A Party in the Streets: Denver, Armistice Day, 1918
Ninety-five years ago, on November 11, 1918, Denver celebrated the signing of an agreement between Allied forces and Germany that ended World War I.
A very vivid description of the first Armistice Day celebration appears in the November 1918 issue of Municipal Facts, a monthly newsletter once published by the City and County of Denver (1909-1931) that reported on the previous month’s happenings (see the index to this digitized publication here).
The photographs and words used to describe November 11, 1918, certainly depict a joyous Denver—thankful that the war was over and simply happy to be out and about. A killer influenza pandemic had gripped the nation and Denver had placed restrictions on public gatherings to curb the spread of the illness.

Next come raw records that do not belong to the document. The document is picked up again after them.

`src/hdl/spectral_flux_beat_detector_macros.svh`:
```
// ----------------------------------------------------------------------------
// Spectral flux beat detector - assertion macros
// Shared property shorthands, clocked on clk and disabled while rst_n is low.
// ----------------------------------------------------------------------------
`ifndef SPECTRAL_FLUX_BEAT_DETECTOR_MACROS_SVH
`define SPECTRAL_FLUX_BEAT_DETECTOR_MACROS_SVH

// same-cycle implication
`define SFBD_ASSERT_IMPL(lbl, ante, cons) \
  lbl: assert property (@(posedge clk) disable iff (!rst_n) (ante) |-> (cons)) \
    else $error("sfbd: same-cycle check failed");

// next-cycle implication
`define SFBD_ASSERT_NEXT(lbl, ante, cons) \
  lbl: assert property (@(posedge clk) disable iff (!rst_n) (ante) |=> (cons)) \
    else $error("sfbd: next-cycle check failed");

`endif

```
`src/hdl/sfbd_pkg.sv`:
```
// ----------------------------------------------------------------------------
// sfbd_pkg
// Types, constants and helpers shared by the spectral flux beat detector.
// ----------------------------------------------------------------------------
package sfbd_pkg;

  localparam int FFT_POINTS_DEF     = 512;
  localparam int RING_DEPTH_DEF     = 6;
  localparam int COMPONENT_BITS_DEF = 40;

  localparam int SUM_W   = 49;
  localparam logic [SUM_W-1:0] SUM_MAX = {SUM_W{1'b1}};
  localparam int BASE_W  = 64;
  localparam int QUEUE_DEPTH = 2;

  localparam logic [15:0] TEMPO_ALPHA = 16'd9830;
  localparam logic [15:0] TEMPO_KEEP  = 16'd55706;
  localparam logic [31:0] SMOOTH_RST  = 32'd500 << 16;

  // configuration register indexes
  localparam int CFG_IDX_W = 4;
  localparam logic [CFG_IDX_W-1:0] REG_ALPHA     = 4'd0;
  localparam logic [CFG_IDX_W-1:0] REG_THRESHOLD = 4'd1;
  localparam logic [CFG_IDX_W-1:0] REG_RISE      = 4'd2;
  localparam logic [CFG_IDX_W-1:0] REG_MIN_GAP   = 4'd3;
  localparam logic [CFG_IDX_W-1:0] REG_TEMPO_MIN = 4'd4;
  localparam logic [CFG_IDX_W-1:0] REG_TEMPO_MAX = 4'd5;
  localparam logic [CFG_IDX_W-1:0] REG_FIRST_BIN = 4'd6;
  localparam logic [CFG_IDX_W-1:0] REG_LAST_BIN  = 4'd7;

  typedef struct packed {
    logic [15:0] alpha;
    logic [15:0] threshold;
    logic [15:0] rise;
    logic [15:0] min_gap;
    logic [15:0] tempo_min;
    logic [15:0] tempo_max;
    logic [7:0]  first_bin;
    logic [7:0]  last_bin;
  } cfg_t;

  localparam cfg_t CFG_RST = '{
    alpha: 16'd13107, threshold: 16'd6963, rise: 16'd492, min_gap: 16'd430,
    tempo_min: 16'd430, tempo_max: 16'd800, first_bin: 8'd1, last_bin: 8'd5
  };

  typedef struct packed {
    logic clearing;
    logic idle;
  } back_status_t;

  typedef enum logic [3:0] {
    B_CLEAR, B_IDLE, B_MUL, B_SQRT, B_UPD, B_FRAME, B_EMA, B_BASE,
    B_CMP, B_DEC, B_STR, B_RING, B_MED, B_TEMPO, B_FIN
  } back_state_t;

  function automatic logic [SUM_W-1:0] sat_add(input logic [SUM_W-1:0] a,
                                               input logic [SUM_W-1:0] b);
    logic [SUM_W:0] s;
    s = {1'b0, a} + {1'b0, b};
    return s[SUM_W] ? SUM_MAX : s[SUM_W-1:0];
  endfunction

endpackage

```
`src/hdl/sfbd_front.sv`:
```
// ----------------------------------------------------------------------------
// sfbd_front
// Input handshake and bin classification: band membership, address packing.
// ----------------------------------------------------------------------------
module sfbd_front
  import sfbd_pkg::*;
#(
  parameter int FFT_POINTS     = FFT_POINTS_DEF,
  parameter int COMPONENT_BITS = COMPONENT_BITS_DEF
) (
  input  logic                             in_valid,
  output logic                             in_stall,
  input  logic signed [COMPONENT_BITS-1:0] in_bin_re,
  input  logic signed [COMPONENT_BITS-1:0] in_bin_im,
  input  logic [8:0]                       in_bin_number,
  input  logic                             in_frame_end,
  input  logic [31:0]                      in_now_ms,
  input  cfg_t                             cfg,
  input  logic                             clearing,
  input  logic                             q_full,
  output logic                             q_push,
  output logic [2*COMPONENT_BITS+$clog2(FFT_POINTS/2)+33:0] q_data
);

  localparam int HALF = FFT_POINTS / 2;
  localparam int AW   = $clog2(HALF);

  logic [15:0] bin16, first16, last16;
  logic        in_band;

  always_comb begin
    bin16   = 16'(in_bin_number);
    first16 = (cfg.first_bin == '0) ? 16'd1 : 16'(cfg.first_bin);
    last16  = (16'(cfg.last_bin) > 16'(HALF - 1)) ? 16'(HALF - 1) : 16'(cfg.last_bin);
    in_band = (bin16 >= first16) && (bin16 <= last16) && (bin16 < 16'(HALF));
  end

  assign in_stall = q_full || clearing;
  assign q_push   = in_valid && !in_stall;
  assign q_data   = {in_bin_re, in_bin_im, bin16[AW-1:0], in_band, in_frame_end, in_now_ms};

endmodule

```
==> src/sv/assert_macros.svh <==
// assertion macros shared by the rtl files
// no dependencies; the bodies are empty when SYNTH is defined
`ifndef ASSERT_MACROS_SVH
`define ASSERT_MACROS_SVH
`ifndef SYNTH
`define ASSERT_IMP(lbl, clk, rst_n, a, c) \
	lbl: assert property (@(posedge clk) disable iff (!rst_n) (a) |-> (c)) \
		else $error("assertion failed");
`define ASSERT_NXT(lbl, clk, rst_n, a, c) \
	lbl: assert property (@(posedge clk) disable iff (!rst_n) (a) |=> (c)) \
		else $error("assertion failed");
`else
`define ASSERT_IMP(lbl, clk, rst_n, a, c)
`define ASSERT_NXT(lbl, clk, rst_n, a, c)
`endif
`endif

==> src/sv/i2cm_pkg.sv <==
// types and constants of the i2c master byte transfer block
// used by i2cm_seq and i2c_master_byte_transfer
package i2cm_pkg;

	localparam int unsigned TimeoutW = 16;
	localparam logic [TimeoutW-1:0] TimeoutRst = 16'd2000;

	typedef enum logic [1:0] {
		KIND_TICK = 2'd0,
		KIND_WR   = 2'd1,
		KIND_RD   = 2'd2,
		KIND_DATA = 2'd3
	} kind_t;

	typedef enum logic [4:0] {
		PH_IDLE    = 5'd0,
		PH_ST1     = 5'd1,
		PH_ST2     = 5'd2,
		PH_A_LOW   = 5'd3,
		PH_A_HIGH  = 5'd4,
		PH_A_ACKL  = 5'd5,
		PH_A_ACKH  = 5'd6,
		PH_A_WAIT  = 5'd7,
		PH_D_LOW   = 5'd8,
		PH_D_HIGH  = 5'd9,
		PH_D_ACKL  = 5'd10,
		PH_D_ACKH  = 5'd11,
		PH_D_WAIT  = 5'd12,
		PH_NEED    = 5'd13,
		PH_R_LOW   = 5'd14,
		PH_R_HIGH  = 5'd15,
		PH_RA_LOW  = 5'd16,
		PH_RA_HIGH = 5'd17,
		PH_RA_DONE = 5'd18,
		PH_SP_A    = 5'd19,
		PH_SP_B    = 5'd20,
		PH_SP_C    = 5'd21,
		PH_EP_A    = 5'd22,
		PH_EP_B    = 5'd23,
		PH_EP_C    = 5'd24
	} phase_t;

	typedef struct packed {
		logic       error;
		logic       done_res;
		logic       busy_res;
		logic       need_data;
		logic       rx_last;
		logic       rx_valid;
		logic [7:0] rx_byte;
		logic       sda_level;
		logic       scl_level;
	} res_t;

endpackage

==> src/sv/i2cm_seq.sv <==
// bus sequencer: phase register, shifter, counters and the timeout register
// depends on i2cm_pkg and assert_macros.svh
`include "assert_macros.svh"

module i2cm_seq (
	input  logic                           clk,
	input  logic                           arst_n,
	input  logic                           step,
	input  i2cm_pkg::kind_t                kind,
	input  logic [6:0]                     dev_addr,
	input  logic [7:0]                     reg_cmd,
	input  logic [7:0]                     data_byte,
	input  logic [7:0]                     length,
	input  logic                           sda_sample,
	input  logic                           cfg_we,
	input  logic [i2cm_pkg::TimeoutW-1:0]  cfg_wdata,
	output i2cm_pkg::res_t                 res
);

	i2cm_pkg::phase_t phase_q, phase_d;
	logic [3:0]  bit_count_q, bit_count_d;
	logic [7:0]  shift_q, shift_d;
	logic [7:0]  bytes_left_q, bytes_left_d;
	logic [i2cm_pkg::TimeoutW-1:0] wait_q, wait_d;
	logic [i2cm_pkg::TimeoutW-1:0] timeout_q;
	logic        read_mode_q, read_mode_d;
	logic [7:0]  pending_q, pending_d;
	logic        scl_q, scl_d;
	logic        sda_q, sda_d;
	logic        ack_seen, ack_tmo, bit_last;
	logic        rx_valid, rx_last, done, err;
	logic [7:0]  rx_byte;

	// acknowledge check and end of byte
	always_comb begin
		ack_seen = !sda_sample;
		ack_tmo  = sda_sample && (wait_q >= timeout_q);
		bit_last = bit_count_q >= 4'd7;
	end

	// next phase
	always_comb begin
		phase_d = phase_q;
		unique case (kind)
			i2cm_pkg::KIND_WR, i2cm_pkg::KIND_RD: begin
				if (phase_q == i2cm_pkg::PH_IDLE) phase_d = i2cm_pkg::PH_ST1;
			end
			i2cm_pkg::KIND_DATA: begin
				if (phase_q == i2cm_pkg::PH_NEED) phase_d = i2cm_pkg::PH_D_LOW;
			end
			i2cm_pkg::KIND_TICK: begin
				unique case (phase_q)
					i2cm_pkg::PH_IDLE:   phase_d = i2cm_pkg::PH_IDLE;
					i2cm_pkg::PH_ST1:    phase_d = i2cm_pkg::PH_ST2;
					i2cm_pkg::PH_ST2:    phase_d = i2cm_pkg::PH_A_LOW;
					i2cm_pkg::PH_A_LOW:  phase_d = i2cm_pkg::PH_A_HIGH;
					i2cm_pkg::PH_D_LOW:  phase_d = i2cm_pkg::PH_D_HIGH;
					i2cm_pkg::PH_A_HIGH: begin
						phase_d = bit_last ? i2cm_pkg::PH_A_ACKL : i2cm_pkg::PH_A_LOW;
					end
					i2cm_pkg::PH_D_HIGH: begin
						phase_d = bit_last ? i2cm_pkg::PH_D_ACKL : i2cm_pkg::PH_D_LOW;
					end
					i2cm_pkg::PH_A_ACKL: phase_d = i2cm_pkg::PH_A_ACKH;
					i2cm_pkg::PH_D_ACKL: phase_d = i2cm_pkg::PH_D_ACKH;
					i2cm_pkg::PH_A_ACKH: phase_d = i2cm_pkg::PH_A_WAIT;
					i2cm_pkg::PH_D_ACKH: phase_d = i2cm_pkg::PH_D_WAIT;
					i2cm_pkg::PH_A_WAIT: begin
						if (ack_seen) begin
							if (!read_mode_q) phase_d = i2cm_pkg::PH_D_LOW;
							else if (bytes_left_q == 8'd0) phase_d = i2cm_pkg::PH_SP_A;
							else phase_d = i2cm_pkg::PH_R_LOW;
						end else if (ack_tmo) begin
							phase_d = i2cm_pkg::PH_EP_A;
						end
					end
					i2cm_pkg::PH_D_WAIT: begin
						if (ack_seen || ack_tmo) begin
							phase_d = (bytes_left_q == 8'd0) ? i2cm_pkg::PH_SP_A
								: i2cm_pkg::PH_NEED;
						end
					end
					i2cm_pkg::PH_NEED:   phase_d = i2cm_pkg::PH_NEED;
					i2cm_pkg::PH_R_LOW:  phase_d = i2cm_pkg::PH_R_HIGH;
					i2cm_pkg::PH_R_HIGH: begin
						phase_d = bit_last ? i2cm_pkg::PH_RA_LOW : i2cm_pkg::PH_R_LOW;
					end
					i2cm_pkg::PH_RA_LOW:  phase_d = i2cm_pkg::PH_RA_HIGH;
					i2cm_pkg::PH_RA_HIGH: phase_d = i2cm_pkg::PH_RA_DONE;
					i2cm_pkg::PH_RA_DONE: begin
						phase_d = (bytes_left_q == 8'd0) ? i2cm_pkg::PH_SP_A
							: i2cm_pkg::PH_R_LOW;
					end
					i2cm_pkg::PH_SP_A: phase_d = i2cm_pkg::PH_SP_B;
					i2cm_pkg::PH_SP_B: phase_d = i2cm_pkg::PH_SP_C;
					i2cm_pkg::PH_SP_C: phase_d = i2cm_pkg::PH_IDLE;
					i2cm_pkg::PH_EP_A: phase_d = i2cm_pkg::PH_EP_B;
					i2cm_pkg::PH_EP_B: phase_d = i2cm_pkg::PH_EP_C;
					i2cm_pkg::PH_EP_C: phase_d = i2cm_pkg::PH_IDLE;
					default:           phase_d = i2cm_pkg::PH_IDLE;
				endcase
			end
			default: phase_d = phase_q;
		endcase
	end

	// datapath and line outputs
	always_comb begin
		bit_count_d  = bit_count_q;
		shift_d      = shift_q;
		bytes_left_d = bytes_left_q;
		wait_d       = wait_q;
		read_mode_d  = read_mode_q;
		pending_d    = pending_q;
		scl_d        = scl_q;
		sda_d        = sda_q;
		rx_valid     = 1'b0;
		rx_last      = 1'b0;
		rx_byte      = 8'd0;
		done         = 1'b0;
		err          = 1'b0;
		unique case (kind)
			i2cm_pkg::KIND_WR, i2cm_pkg::KIND_RD: begin
				if (phase_q == i2cm_pkg::PH_IDLE) begin
					read_mode_d  = (kind == i2cm_pkg::KIND_RD);
					shift_d      = {dev_addr, kind == i2cm_pkg::KIND_RD};
					bytes_left_d = length;
					pending_d    = reg_cmd;
					bit_count_d  = 4'd0;
					wait_d       = '0;
					scl_d        = 1'b1;
					sda_d        = 1'b1;
				end
			end
			i2cm_pkg::KIND_DATA: begin
				if (phase_q == i2cm_pkg::PH_NEED) begin
					shift_d      = data_byte;
					bytes_left_d = bytes_left_q - 8'd1;
					bit_count_d  = 4'd0;
				end
			end
			i2cm_pkg::KIND_TICK: begin
				unique case (phase_q)
					i2cm_pkg::PH_IDLE, i2cm_pkg::PH_NEED: begin
					end
					i2cm_pkg::PH_ST1: sda_d = 1'b0;
					i2cm_pkg::PH_ST2: scl_d = 1'b0;
					i2cm_pkg::PH_A_LOW, i2cm_pkg::PH_D_LOW: begin
						scl_d = 1'b0;
						sda_d = shift_q[7];
					end
					i2cm_pkg::PH_A_HIGH, i2cm_pkg::PH_D_HIGH: begin
						scl_d       = 1'b1;
						shift_d     = {shift_q[6:0], 1'b0};
						bit_count_d = bit_count_q + 4'd1;
					end
					i2cm_pkg::PH_A_ACKL, i2cm_pkg::PH_D_ACKL: begin
						scl_d = 1'b0;
						sda_d = 1'b1;
					end
					i2cm_pkg::PH_A_ACKH, i2cm_pkg::PH_D_ACKH: begin
						scl_d  = 1'b1;
						wait_d = '0;
					end
					i2cm_pkg::PH_A_WAIT: begin
						if (ack_seen) begin
							scl_d       = 1'b0;
							bit_count_d = 4'd0;
							if (!read_mode_q) shift_d = pending_q;
						end else if (ack_tmo) begin
							scl_d = 1'b0;
						end else begin
							wait_d = wait_q + 16'd1;
						end
					end
					i2cm_pkg::PH_D_WAIT: begin
						if (ack_seen || ack_tmo) scl_d = 1'b0;
						else wait_d = wait_q + 16'd1;
					end
					i2cm_pkg::PH_R_LOW: begin
						scl_d = 1'b0;
						sda_d = 1'b1;
					end
					i2cm_pkg::PH_R_HIGH: begin
						scl_d       = 1'b1;
						shift_d     = {shift_q[6:0], sda_sample};
						bit_count_d = bit_count_q + 4'd1;
						if (bit_last) begin
							rx_valid = 1'b1;
							rx_byte  = {shift_q[6:0], sda_sample};
							rx_last  = bytes_left_q <= 8'd1;
						end
					end
					i2cm_pkg::PH_RA_LOW: begin
						scl_d = 1'b0;
						sda_d = bytes_left_q <= 8'd1;
					end
					i2cm_pkg::PH_RA_HIGH: begin
						scl_d = 1'b1;
						if (bytes_left_q != 8'd0) bytes_left_d = bytes_left_q - 8'd1;
					end
					i2cm_pkg::PH_RA_DONE: begin
						scl_d       = 1'b0;
						bit_count_d = 4'd0;
					end
					i2cm_pkg::PH_SP_A, i2cm_pkg::PH_EP_A: begin
						scl_d = 1'b0;
						sda_d = 1'b0;
					end
					i2cm_pkg::PH_SP_B, i2cm_pkg::PH_EP_B: scl_d = 1'b1;
					i2cm_pkg::PH_SP_C, i2cm_pkg::PH_EP_C: begin
						scl_d = 1'b1;
						sda_d = 1'b1;
						done  = 1'b1;
						err   = (phase_q == i2cm_pkg::PH_EP_C);
					end
					default: begin
						scl_d = 1'b1;
						sda_d = 1'b1;
					end
				endcase
			end
			default: begin
			end
		endcase
	end

	always_comb begin
		res.scl_level = scl_d;
		res.sda_level = sda_d;
		res.rx_byte   = rx_byte;
		res.rx_valid  = rx_valid;
		res.rx_last   = rx_last;
		res.need_data = (phase_d == i2cm_pkg::PH_NEED);
		res.busy_res  = (phase_d != i2cm_pkg::PH_IDLE);
		res.done_res  = done;
		res.error     = err;
	end

	always_ff @(posedge clk or negedge arst_n) begin
		if (!arst_n) begin
			phase_q      <= i2cm_pkg::PH_IDLE;
			bit_count_q  <= 4'd0;
			shift_q      <= 8'd0;
			bytes_left_q <= 8'd0;
			wait_q       <= '0;
			read_mode_q  <= 1'b0;
			scl_q        <= 1'b1;
			sda_q        <= 1'b1;
		end else if (step) begin
			phase_q      <= phase_d;
			bit_count_q  <= bit_count_d;
			shift_q      <= shift_d;
			bytes_left_q <= bytes_left_d;
			wait_q       <= wait_d;
			read_mode_q  <= read_mode_d;
			scl_q        <= scl_d;
			sda_q        <= sda_d;
		end
	end

	always_ff @(posedge clk) begin
		if (step) pending_q <= pending_d;
	end

	always_ff @(posedge clk or negedge arst_n) begin
		if (!arst_n) begin
			timeout_q <= i2cm_pkg::TimeoutRst;
		end else if (cfg_we) begin
			timeout_q <= cfg_wdata;
		end
	end

	`ASSERT_IMP(a_bit_count_range, clk, arst_n, 1'b1, bit_count_q <= 4'd8)
	`ASSERT_IMP(a_idle_lines_released, clk, arst_n, phase_q == i2cm_pkg::PH_IDLE, scl_q && sda_q)
	`ASSERT_IMP(a_rx_only_in_read, clk, arst_n, step && rx_valid, read_mode_q)

endmodule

The Municipal Facts article “The Day of World's Liberty as Observed in Denver” describes how the party broke out early on November 11, 1918:
The news reached Denver in the dead of night after the city had gone to sleep. Suddenly a great clamor broke forth; whistles blew, bells rang, and the harsh calls of newsboys brought citizens to bolt upright in bed with one word upon all lips—Peace! People poured from hotels and rooming houses downtown; automobiles, piled high with their shouting human freight, came honking from the residence districts into the business section, and a celebration had started that lasted with little intermission for forty-eight hours. Awakened by the tumult in the early morning hours, Mayor Mills proclaimed a public holiday and dav of thanksgiving.
At the time of the Municipal Facts article, there was already talk of designating November 11 as a federal holiday (it eventually became one—Armistice Day—in 1938). Suggestions for naming the day were plentiful: Liberty Day, Wilson Day, Victory Day. As the article notes, “Another proposal is that Thanksgiving Day, instead of being celebrated on the last Thursday in November, should be fixed permanently on November 11.”
The first celebration of Armistice Day was “wonderful in that it was entirely impromptu.” By morning, many stores and businesses had dismissed their employees for the day. Crowds in the streets grew so large that they halted trolley traffic in the business district. Then, there was a spontaneous parade:
Touring cars, motor trucks, crowded with the cheering employees of the city's industrial houses; wagons, motorcycles, bicycles, everything on wheels paraded up and down Fourteenth, Fifteenth, Sixteenth, Seventeenth and Eighteenth streets. Speed rules were broken with impunity as motorists stepped on their accelerators to create a greater din with the strings of empty oil cans and tin buckets tied to the rear axles. Hour by hour the throng of pedestrians swelled, marching in the center of the streets and on either sidewalk, while automobiles whizzed wildly between the milling thousands. Yet with all this commotion and excitement and confusion only nine accidents were recorded on the police surgeon's book.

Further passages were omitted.